• _AIM OF THE TASK_
Your answer should be the lines below from the one with "export ABC_AREA = 0" to the one with "set_output_delay 1.122 -clock", both included, given again exactly and with nothing added.

(Entries taken from a collection)
- - -
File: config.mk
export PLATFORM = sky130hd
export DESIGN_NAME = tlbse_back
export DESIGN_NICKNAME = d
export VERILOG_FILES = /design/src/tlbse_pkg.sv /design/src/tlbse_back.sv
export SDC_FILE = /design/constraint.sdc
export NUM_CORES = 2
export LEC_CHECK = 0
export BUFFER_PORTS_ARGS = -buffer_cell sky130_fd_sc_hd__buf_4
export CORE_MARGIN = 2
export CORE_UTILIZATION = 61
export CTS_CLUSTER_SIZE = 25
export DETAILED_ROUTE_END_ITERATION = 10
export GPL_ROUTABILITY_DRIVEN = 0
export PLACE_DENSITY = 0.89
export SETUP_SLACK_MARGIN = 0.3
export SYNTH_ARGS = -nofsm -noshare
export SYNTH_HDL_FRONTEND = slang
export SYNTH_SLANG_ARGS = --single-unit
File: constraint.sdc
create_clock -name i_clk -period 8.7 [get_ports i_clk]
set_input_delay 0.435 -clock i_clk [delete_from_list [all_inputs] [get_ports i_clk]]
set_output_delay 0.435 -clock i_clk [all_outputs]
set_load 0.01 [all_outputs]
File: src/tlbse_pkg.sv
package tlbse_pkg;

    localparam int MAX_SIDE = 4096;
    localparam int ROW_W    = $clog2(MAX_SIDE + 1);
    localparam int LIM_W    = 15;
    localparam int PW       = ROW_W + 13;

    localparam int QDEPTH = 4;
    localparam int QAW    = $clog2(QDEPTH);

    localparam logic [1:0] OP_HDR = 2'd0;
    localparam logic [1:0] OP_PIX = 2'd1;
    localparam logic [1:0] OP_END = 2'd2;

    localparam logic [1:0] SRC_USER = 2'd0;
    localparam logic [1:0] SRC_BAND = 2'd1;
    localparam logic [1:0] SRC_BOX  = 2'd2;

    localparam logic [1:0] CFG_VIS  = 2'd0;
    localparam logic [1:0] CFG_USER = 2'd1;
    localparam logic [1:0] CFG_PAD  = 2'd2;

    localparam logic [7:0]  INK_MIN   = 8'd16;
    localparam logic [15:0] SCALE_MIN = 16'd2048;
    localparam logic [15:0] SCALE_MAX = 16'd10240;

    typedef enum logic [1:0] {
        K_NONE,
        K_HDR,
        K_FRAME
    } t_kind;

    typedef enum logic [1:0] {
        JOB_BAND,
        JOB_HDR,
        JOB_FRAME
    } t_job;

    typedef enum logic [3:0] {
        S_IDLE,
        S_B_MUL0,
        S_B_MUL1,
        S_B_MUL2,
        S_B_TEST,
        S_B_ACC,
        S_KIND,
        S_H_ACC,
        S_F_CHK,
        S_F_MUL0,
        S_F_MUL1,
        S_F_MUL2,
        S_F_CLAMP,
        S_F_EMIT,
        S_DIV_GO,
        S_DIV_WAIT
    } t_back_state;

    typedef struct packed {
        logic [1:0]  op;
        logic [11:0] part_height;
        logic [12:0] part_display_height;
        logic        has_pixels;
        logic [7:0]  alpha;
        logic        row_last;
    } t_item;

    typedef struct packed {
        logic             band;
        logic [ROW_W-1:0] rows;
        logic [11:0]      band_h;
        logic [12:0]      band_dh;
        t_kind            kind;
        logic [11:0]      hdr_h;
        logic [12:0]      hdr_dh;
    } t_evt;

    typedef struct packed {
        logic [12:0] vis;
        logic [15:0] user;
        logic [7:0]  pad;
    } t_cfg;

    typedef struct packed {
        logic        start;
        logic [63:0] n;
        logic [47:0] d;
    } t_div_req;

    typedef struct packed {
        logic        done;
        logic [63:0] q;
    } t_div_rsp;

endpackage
- - -
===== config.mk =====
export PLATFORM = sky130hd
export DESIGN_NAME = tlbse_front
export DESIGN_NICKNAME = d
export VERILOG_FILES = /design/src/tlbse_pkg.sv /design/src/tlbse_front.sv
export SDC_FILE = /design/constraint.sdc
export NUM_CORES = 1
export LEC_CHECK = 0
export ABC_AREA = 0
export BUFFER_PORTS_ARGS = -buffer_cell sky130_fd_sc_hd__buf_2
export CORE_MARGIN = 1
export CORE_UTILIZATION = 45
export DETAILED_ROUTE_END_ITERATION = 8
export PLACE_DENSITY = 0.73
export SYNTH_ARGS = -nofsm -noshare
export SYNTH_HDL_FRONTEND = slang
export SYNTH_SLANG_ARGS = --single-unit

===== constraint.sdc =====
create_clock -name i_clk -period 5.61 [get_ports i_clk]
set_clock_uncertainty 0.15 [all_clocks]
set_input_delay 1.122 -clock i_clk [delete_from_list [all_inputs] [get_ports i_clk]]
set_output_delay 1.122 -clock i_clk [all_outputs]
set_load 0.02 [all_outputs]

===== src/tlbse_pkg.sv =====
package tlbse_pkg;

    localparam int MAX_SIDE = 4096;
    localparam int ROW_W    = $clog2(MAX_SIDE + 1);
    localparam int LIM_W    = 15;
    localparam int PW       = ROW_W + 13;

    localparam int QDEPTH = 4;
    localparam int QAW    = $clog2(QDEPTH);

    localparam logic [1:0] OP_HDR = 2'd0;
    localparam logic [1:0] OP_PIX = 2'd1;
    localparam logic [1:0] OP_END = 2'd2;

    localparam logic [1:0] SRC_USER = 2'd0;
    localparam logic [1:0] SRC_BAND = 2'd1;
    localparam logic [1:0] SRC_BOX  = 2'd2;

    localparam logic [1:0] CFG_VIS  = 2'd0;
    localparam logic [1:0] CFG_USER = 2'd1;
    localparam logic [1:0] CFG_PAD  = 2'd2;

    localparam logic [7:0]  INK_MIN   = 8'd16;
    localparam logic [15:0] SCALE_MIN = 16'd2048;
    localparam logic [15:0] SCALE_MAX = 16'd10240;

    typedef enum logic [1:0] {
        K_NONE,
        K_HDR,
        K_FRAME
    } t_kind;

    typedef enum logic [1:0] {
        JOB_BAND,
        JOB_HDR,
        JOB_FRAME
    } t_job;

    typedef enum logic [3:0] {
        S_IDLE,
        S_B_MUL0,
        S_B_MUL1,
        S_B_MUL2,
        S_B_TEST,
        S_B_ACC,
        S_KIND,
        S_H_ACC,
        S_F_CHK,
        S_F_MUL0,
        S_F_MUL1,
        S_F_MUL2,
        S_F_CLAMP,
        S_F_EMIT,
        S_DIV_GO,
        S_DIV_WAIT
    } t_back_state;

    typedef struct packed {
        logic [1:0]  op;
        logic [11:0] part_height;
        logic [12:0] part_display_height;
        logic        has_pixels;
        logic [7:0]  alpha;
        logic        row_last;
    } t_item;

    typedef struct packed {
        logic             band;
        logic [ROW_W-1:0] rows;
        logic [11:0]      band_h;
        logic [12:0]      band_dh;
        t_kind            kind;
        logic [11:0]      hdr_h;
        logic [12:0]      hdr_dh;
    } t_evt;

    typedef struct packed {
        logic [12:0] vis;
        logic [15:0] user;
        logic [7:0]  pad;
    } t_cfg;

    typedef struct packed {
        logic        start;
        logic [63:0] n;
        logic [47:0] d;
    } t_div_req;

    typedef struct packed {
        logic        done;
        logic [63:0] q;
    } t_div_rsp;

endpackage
- - -
• _RESULT_
export ABC_AREA = 0
export BUFFER_PORTS_ARGS = -buffer_cell sky130_fd_sc_hd__buf_2
export CORE_MARGIN = 1
export CORE_UTILIZATION = 45
export DETAILED_ROUTE_END_ITERATION = 8
export PLACE_DENSITY = 0.73
export SYNTH_ARGS = -nofsm -noshare
export SYNTH_HDL_FRONTEND = slang
export SYNTH_SLANG_ARGS = --single-unit

===== constraint.sdc =====
create_clock -name i_clk -period 5.61 [get_ports i_clk]
set_clock_uncertainty 0.15 [all_clocks]
set_input_delay 1.122 -clock i_clk [delete_from_list [all_inputs] [get_ports i_clk]]
set_output_delay 1.122 -clock i_clk [all_outputs]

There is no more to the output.